▶ **Task instructions**: Only the lines below starting at the one containing "The first run died in 4_1_cts with DPL-0033." and ending at the one containing "- clock period: 3.01" belong in the answer, each copied exactly.

Start of Exercise data

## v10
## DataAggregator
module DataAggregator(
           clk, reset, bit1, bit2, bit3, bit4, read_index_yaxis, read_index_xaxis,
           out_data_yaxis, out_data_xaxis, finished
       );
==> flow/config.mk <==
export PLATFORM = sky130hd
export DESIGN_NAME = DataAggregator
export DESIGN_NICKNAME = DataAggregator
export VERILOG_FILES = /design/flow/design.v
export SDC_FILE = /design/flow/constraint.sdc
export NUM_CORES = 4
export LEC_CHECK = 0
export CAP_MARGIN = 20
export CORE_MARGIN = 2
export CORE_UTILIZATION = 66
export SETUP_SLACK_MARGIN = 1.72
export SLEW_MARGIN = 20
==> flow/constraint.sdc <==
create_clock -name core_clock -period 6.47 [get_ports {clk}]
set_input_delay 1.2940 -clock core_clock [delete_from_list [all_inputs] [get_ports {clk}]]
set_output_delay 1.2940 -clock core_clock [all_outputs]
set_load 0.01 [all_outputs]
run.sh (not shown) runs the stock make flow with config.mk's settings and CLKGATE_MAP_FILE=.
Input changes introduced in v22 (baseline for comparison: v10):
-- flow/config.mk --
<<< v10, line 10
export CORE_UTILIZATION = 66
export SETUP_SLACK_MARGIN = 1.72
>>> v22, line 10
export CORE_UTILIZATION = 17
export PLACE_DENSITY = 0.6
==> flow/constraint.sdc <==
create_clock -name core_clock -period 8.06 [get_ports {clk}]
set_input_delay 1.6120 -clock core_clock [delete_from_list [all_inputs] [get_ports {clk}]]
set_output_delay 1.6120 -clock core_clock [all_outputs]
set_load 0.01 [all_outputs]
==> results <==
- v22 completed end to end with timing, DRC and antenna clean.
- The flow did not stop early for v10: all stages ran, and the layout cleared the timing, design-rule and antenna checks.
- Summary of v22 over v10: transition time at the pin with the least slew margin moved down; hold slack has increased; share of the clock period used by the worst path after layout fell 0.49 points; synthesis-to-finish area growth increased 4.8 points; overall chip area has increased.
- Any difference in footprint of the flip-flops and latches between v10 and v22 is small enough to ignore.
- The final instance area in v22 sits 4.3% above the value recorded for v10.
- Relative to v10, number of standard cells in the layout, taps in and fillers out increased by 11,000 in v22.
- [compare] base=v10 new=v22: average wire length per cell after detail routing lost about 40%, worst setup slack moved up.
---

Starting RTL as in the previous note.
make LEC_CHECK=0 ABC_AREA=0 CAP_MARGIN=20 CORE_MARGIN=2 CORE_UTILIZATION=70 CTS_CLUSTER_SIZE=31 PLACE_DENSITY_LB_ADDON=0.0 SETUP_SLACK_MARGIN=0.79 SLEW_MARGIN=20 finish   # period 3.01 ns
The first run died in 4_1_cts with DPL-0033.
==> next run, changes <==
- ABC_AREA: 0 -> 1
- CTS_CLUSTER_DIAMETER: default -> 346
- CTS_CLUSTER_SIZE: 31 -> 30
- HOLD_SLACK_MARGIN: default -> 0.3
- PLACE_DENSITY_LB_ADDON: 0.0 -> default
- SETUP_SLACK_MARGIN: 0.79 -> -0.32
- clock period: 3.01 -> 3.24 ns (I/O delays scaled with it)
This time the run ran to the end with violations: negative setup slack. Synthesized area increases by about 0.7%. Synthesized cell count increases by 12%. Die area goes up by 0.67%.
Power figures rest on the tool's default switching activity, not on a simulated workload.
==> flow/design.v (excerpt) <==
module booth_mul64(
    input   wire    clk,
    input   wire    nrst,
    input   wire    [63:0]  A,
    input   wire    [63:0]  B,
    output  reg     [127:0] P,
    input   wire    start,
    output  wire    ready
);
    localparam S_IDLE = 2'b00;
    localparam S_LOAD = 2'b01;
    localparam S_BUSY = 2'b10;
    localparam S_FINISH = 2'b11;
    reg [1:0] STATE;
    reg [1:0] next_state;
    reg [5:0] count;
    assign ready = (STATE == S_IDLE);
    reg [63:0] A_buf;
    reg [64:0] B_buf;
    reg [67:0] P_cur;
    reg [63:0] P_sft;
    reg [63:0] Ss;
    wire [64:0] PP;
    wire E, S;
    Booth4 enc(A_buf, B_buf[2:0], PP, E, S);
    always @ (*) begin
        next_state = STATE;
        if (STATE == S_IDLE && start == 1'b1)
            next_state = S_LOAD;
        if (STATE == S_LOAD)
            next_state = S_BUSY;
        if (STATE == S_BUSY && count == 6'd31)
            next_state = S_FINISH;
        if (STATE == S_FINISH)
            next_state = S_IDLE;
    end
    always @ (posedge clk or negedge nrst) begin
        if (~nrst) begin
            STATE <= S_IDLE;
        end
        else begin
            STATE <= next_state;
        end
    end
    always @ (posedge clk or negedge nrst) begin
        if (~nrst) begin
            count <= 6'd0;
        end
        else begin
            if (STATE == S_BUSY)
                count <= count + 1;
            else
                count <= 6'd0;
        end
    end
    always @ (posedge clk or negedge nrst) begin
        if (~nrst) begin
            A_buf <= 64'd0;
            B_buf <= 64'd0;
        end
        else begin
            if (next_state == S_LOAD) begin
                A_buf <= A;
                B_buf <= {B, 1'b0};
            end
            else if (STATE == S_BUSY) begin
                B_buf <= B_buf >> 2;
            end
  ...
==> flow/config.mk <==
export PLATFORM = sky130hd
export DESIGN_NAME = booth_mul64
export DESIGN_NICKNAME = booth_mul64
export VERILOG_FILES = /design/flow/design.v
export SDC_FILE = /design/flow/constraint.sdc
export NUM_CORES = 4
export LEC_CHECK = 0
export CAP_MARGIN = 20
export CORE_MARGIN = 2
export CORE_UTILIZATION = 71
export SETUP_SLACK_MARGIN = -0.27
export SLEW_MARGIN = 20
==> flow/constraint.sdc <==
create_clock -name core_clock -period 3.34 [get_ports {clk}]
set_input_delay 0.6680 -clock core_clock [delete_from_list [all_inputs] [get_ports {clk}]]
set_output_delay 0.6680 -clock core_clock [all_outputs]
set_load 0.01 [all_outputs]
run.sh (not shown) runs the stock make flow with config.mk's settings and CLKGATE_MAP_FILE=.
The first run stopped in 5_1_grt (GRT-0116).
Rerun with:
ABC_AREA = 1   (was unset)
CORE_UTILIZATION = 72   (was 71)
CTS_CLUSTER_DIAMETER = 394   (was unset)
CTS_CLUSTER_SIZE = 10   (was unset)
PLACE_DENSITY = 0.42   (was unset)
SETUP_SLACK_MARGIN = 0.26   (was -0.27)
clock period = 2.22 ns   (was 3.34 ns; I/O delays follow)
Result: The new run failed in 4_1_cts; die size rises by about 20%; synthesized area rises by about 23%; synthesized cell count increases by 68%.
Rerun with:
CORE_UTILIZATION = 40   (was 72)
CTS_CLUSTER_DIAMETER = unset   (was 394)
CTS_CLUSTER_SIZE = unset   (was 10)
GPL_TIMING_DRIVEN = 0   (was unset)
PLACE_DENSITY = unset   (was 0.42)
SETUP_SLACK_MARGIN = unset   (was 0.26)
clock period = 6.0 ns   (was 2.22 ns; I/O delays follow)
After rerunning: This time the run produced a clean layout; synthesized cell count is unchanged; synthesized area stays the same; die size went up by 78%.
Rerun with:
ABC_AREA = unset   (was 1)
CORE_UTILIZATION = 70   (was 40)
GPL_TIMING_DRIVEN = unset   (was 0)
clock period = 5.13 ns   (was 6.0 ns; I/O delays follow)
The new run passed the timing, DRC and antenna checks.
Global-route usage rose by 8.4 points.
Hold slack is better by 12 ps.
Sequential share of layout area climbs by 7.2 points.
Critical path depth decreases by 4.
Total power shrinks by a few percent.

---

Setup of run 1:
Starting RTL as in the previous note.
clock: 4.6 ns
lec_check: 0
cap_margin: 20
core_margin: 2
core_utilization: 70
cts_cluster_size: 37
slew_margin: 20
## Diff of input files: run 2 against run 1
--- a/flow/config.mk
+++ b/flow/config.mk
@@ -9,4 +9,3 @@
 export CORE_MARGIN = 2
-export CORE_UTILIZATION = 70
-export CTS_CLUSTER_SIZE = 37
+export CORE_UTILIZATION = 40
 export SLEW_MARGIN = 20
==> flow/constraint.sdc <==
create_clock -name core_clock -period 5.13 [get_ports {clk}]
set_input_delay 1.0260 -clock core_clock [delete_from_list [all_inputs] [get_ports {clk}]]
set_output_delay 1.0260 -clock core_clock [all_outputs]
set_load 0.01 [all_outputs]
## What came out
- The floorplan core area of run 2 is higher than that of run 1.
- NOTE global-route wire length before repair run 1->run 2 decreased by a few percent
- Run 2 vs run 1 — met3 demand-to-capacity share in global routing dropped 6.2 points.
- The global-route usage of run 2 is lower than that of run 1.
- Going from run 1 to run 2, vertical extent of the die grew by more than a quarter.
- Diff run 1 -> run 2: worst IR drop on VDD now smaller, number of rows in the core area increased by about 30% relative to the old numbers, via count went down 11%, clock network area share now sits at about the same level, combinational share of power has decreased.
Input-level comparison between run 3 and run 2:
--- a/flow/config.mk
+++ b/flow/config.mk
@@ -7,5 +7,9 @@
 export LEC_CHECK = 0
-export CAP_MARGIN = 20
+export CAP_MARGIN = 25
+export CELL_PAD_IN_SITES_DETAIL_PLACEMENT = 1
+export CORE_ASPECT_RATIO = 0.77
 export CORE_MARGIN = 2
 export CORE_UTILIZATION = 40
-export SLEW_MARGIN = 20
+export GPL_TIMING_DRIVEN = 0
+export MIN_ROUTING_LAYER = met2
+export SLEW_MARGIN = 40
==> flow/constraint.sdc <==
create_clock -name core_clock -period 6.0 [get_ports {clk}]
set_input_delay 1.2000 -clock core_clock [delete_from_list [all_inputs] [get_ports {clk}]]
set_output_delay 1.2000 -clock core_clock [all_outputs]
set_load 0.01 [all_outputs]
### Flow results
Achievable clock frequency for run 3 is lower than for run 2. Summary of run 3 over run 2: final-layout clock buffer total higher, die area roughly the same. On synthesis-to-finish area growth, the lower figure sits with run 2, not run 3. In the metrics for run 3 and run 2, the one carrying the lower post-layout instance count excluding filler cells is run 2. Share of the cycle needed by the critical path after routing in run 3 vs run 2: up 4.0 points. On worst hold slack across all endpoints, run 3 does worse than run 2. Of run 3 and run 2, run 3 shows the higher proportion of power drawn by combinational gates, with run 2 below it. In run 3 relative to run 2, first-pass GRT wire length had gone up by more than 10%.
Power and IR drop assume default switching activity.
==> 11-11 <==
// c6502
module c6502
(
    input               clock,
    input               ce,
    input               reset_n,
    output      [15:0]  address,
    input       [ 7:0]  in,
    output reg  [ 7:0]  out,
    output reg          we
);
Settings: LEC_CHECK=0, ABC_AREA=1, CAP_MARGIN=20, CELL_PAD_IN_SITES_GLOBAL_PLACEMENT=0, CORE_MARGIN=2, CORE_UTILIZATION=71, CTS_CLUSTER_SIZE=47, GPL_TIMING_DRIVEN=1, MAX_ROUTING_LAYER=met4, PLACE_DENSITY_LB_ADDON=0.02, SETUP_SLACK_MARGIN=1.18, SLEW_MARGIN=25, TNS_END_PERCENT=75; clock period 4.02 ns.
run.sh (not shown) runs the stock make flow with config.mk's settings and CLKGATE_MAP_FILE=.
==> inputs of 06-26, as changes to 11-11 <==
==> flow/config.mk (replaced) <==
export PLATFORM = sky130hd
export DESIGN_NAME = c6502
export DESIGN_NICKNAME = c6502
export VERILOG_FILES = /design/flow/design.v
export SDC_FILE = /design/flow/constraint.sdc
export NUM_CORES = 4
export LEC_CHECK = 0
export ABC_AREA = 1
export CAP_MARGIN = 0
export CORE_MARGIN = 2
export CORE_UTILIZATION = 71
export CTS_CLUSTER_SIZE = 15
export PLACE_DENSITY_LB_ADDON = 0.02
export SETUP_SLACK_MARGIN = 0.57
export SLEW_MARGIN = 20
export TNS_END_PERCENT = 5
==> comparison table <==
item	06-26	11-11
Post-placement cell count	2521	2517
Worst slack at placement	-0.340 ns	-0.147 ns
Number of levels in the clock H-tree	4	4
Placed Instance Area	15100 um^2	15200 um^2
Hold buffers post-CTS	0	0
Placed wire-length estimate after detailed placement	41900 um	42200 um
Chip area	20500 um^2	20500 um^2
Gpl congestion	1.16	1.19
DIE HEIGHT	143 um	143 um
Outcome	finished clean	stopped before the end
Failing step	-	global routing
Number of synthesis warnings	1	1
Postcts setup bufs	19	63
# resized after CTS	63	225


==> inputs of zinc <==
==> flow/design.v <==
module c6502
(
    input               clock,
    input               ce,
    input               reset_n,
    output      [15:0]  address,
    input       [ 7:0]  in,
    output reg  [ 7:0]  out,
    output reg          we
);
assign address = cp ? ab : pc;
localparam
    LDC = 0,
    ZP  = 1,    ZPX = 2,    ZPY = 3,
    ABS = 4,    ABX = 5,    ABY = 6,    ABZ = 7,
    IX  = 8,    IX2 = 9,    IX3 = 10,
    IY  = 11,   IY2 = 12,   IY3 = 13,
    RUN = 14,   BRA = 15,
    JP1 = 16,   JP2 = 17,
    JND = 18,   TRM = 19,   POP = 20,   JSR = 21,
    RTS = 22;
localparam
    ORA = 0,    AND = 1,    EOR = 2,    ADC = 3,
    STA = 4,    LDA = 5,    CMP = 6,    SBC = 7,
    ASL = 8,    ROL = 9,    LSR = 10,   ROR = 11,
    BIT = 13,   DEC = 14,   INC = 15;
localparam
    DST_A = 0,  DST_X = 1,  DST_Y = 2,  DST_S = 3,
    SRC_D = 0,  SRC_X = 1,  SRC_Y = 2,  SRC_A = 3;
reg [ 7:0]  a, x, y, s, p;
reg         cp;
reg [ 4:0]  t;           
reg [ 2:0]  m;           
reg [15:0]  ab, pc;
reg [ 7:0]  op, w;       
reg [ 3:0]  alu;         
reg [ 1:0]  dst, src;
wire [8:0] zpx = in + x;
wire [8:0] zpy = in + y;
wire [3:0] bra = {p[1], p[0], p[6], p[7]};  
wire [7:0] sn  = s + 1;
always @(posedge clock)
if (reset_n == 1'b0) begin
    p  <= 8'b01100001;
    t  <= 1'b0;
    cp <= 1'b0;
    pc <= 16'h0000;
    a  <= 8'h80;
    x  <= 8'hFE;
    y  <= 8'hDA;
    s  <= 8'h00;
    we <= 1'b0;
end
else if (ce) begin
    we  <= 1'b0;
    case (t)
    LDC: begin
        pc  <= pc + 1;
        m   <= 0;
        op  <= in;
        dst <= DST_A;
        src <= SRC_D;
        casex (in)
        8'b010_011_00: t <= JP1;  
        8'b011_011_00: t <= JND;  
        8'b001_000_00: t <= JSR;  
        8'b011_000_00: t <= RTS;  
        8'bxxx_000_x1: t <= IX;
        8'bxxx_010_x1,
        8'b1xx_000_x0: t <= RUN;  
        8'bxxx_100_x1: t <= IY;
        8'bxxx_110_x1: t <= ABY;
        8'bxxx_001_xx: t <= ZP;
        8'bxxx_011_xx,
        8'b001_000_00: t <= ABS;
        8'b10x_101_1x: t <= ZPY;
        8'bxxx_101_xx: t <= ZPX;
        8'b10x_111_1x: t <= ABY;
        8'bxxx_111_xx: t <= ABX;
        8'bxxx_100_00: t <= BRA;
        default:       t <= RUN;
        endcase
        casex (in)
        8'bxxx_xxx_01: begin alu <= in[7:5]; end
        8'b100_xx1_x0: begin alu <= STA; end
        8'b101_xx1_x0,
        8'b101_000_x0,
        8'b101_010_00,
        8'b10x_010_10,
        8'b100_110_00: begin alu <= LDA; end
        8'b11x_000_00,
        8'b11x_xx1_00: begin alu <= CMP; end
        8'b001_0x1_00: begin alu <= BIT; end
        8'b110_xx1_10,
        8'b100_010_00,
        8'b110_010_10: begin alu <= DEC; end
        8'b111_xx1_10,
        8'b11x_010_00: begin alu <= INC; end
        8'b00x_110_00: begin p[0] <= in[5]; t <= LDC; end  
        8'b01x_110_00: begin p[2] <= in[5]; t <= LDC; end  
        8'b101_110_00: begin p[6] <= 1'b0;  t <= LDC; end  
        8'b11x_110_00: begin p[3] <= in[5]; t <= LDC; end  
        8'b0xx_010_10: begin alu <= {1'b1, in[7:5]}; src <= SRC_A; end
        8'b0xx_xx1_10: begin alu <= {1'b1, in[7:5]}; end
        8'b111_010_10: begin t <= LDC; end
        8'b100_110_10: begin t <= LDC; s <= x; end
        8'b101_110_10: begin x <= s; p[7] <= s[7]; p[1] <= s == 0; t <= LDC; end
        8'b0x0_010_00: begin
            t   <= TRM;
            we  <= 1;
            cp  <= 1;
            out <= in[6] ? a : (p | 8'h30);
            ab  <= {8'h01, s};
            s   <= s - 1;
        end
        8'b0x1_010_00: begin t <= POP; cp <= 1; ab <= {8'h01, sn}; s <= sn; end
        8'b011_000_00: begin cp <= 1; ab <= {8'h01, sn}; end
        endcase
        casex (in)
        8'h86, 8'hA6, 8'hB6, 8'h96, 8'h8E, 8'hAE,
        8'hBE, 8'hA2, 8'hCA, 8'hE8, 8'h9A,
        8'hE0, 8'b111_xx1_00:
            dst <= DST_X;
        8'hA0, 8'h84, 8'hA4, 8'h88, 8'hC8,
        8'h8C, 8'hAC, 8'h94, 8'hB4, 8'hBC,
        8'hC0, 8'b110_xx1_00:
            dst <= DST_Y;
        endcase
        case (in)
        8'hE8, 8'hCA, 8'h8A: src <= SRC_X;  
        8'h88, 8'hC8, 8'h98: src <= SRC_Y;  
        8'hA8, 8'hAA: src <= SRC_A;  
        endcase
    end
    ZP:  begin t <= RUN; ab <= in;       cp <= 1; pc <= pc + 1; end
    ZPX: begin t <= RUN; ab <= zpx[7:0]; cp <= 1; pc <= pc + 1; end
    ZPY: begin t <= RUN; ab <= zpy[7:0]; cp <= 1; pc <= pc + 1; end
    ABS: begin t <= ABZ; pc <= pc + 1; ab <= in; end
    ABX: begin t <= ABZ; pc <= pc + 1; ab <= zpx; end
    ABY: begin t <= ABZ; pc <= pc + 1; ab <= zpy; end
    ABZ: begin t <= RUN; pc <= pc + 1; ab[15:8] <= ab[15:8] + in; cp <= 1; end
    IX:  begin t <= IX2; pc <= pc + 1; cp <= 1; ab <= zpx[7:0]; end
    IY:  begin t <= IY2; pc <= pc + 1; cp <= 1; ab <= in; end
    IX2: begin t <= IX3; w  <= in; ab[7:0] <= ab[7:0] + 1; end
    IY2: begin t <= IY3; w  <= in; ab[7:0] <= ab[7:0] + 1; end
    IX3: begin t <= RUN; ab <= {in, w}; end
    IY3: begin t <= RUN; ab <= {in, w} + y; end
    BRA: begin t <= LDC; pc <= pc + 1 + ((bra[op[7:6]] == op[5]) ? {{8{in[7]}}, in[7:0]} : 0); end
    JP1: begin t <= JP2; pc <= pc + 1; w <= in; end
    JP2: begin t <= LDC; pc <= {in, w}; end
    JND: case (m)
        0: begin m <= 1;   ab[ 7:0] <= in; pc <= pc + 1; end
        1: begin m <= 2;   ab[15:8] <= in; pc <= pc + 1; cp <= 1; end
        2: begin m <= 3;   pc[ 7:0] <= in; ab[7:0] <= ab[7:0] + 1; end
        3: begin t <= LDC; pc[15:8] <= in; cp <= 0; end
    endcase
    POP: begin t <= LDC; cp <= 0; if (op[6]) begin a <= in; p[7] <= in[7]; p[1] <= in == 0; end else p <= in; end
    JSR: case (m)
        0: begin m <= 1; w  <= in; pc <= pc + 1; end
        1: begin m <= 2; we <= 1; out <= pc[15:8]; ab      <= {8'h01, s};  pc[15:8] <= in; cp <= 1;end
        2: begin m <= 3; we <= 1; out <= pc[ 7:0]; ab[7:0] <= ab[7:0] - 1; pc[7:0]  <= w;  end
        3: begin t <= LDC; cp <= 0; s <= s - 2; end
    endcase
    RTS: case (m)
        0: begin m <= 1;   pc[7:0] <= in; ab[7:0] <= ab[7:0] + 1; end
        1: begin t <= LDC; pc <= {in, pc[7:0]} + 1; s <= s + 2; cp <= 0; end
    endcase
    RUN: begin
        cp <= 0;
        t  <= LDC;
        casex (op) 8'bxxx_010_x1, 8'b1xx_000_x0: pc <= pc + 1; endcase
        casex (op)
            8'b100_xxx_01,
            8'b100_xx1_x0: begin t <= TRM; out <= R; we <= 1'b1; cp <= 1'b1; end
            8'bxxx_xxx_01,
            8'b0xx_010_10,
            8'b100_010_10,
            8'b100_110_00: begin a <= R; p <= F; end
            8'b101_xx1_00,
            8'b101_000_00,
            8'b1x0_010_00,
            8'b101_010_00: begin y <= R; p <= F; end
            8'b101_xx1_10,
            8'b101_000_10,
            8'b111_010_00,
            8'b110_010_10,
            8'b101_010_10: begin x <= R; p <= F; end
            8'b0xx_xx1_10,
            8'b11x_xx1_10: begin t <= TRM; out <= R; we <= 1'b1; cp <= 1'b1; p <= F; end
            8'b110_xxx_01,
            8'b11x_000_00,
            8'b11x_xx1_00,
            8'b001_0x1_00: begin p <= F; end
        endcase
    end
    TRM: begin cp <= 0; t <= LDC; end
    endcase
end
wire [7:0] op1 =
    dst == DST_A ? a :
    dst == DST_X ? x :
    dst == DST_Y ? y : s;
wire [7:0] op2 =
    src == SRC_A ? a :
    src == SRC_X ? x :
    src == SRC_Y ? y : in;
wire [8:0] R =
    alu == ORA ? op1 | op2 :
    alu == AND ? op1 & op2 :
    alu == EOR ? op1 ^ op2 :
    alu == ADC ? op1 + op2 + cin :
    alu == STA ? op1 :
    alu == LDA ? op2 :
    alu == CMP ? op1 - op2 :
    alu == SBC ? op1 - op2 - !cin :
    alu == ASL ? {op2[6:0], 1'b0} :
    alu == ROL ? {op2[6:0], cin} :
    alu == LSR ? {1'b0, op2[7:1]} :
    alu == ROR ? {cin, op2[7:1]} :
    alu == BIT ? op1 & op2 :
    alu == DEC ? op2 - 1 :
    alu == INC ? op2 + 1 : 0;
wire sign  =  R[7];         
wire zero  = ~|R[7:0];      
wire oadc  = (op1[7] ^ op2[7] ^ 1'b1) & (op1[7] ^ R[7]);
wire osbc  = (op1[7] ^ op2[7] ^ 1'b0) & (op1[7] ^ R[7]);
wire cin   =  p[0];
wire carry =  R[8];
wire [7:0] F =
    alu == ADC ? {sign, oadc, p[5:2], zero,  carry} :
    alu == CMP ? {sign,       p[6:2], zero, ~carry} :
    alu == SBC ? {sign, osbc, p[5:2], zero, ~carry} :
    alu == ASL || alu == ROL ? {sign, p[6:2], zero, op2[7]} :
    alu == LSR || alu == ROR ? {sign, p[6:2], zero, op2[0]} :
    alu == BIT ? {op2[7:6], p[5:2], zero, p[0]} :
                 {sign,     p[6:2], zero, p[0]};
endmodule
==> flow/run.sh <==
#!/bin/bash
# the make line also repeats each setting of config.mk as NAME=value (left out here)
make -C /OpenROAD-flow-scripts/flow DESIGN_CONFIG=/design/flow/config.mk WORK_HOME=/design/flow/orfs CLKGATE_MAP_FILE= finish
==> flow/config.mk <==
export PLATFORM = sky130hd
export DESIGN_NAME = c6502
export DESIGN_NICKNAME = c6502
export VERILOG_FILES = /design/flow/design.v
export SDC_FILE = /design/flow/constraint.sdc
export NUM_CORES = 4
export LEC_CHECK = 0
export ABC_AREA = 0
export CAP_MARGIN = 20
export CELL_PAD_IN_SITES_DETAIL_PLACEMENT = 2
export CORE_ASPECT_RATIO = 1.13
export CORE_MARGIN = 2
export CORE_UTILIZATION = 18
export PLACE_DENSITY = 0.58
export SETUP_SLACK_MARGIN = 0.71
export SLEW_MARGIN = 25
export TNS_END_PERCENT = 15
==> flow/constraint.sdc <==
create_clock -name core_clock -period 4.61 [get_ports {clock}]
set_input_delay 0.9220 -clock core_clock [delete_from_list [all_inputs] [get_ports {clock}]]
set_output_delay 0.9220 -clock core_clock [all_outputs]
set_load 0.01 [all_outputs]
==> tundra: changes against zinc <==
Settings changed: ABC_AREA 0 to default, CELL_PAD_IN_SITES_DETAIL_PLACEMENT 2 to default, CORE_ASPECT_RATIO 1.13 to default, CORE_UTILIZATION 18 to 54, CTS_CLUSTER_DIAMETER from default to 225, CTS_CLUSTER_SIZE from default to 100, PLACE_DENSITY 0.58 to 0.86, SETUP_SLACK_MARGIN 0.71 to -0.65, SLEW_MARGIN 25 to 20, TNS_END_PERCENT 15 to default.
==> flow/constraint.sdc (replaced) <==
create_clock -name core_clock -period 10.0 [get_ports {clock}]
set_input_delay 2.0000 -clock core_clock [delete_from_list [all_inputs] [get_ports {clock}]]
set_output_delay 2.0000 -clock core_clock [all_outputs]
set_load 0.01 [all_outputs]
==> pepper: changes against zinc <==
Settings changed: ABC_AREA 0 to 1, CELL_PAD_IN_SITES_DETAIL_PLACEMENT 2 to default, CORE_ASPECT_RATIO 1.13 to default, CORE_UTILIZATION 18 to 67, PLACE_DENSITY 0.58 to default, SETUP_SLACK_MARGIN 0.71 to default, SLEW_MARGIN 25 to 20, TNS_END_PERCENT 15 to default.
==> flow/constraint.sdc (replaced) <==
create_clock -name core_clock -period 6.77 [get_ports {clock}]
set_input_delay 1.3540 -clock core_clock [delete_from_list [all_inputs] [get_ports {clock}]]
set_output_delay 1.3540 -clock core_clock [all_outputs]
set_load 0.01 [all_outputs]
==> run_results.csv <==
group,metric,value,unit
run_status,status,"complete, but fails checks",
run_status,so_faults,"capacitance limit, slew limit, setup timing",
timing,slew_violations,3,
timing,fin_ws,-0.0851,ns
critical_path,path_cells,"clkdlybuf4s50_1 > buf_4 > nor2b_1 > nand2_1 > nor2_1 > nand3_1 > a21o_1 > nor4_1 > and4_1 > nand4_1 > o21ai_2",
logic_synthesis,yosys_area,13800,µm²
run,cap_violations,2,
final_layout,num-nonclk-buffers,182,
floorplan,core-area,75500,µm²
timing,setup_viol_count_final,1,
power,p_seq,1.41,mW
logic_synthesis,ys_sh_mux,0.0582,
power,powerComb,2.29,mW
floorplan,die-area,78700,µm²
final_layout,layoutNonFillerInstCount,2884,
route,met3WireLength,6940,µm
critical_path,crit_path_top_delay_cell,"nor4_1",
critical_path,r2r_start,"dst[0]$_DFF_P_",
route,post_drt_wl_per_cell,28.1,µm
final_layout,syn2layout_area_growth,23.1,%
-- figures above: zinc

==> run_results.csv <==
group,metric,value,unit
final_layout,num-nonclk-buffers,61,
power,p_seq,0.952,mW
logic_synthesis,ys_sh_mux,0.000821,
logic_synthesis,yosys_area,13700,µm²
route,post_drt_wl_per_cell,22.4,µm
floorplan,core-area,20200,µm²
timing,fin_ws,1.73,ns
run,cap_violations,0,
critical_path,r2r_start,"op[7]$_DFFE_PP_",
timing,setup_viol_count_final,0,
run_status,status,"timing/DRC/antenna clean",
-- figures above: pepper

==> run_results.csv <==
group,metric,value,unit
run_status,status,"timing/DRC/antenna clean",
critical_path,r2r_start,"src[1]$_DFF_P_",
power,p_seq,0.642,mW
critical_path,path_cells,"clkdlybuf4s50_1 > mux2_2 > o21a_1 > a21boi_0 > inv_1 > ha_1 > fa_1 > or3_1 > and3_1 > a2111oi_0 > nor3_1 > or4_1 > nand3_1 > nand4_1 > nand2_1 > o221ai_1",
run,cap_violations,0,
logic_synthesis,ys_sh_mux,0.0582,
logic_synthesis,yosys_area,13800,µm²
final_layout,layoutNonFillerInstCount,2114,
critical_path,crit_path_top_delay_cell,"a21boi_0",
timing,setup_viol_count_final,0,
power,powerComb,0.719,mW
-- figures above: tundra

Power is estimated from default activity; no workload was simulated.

End of Exercise data

▶ **Answer for this exercise**:
The first run died in 4_1_cts with DPL-0033.
==> next run, changes <==
- ABC_AREA: 0 -> 1
- CTS_CLUSTER_DIAMETER: default -> 346
- CTS_CLUSTER_SIZE: 31 -> 30
- HOLD_SLACK_MARGIN: default -> 0.3
- PLACE_DENSITY_LB_ADDON: 0.0 -> default
- SETUP_SLACK_MARGIN: 0.79 -> -0.32
- clock period: 3.01 -> 3.24 ns (I/O delays scaled with it)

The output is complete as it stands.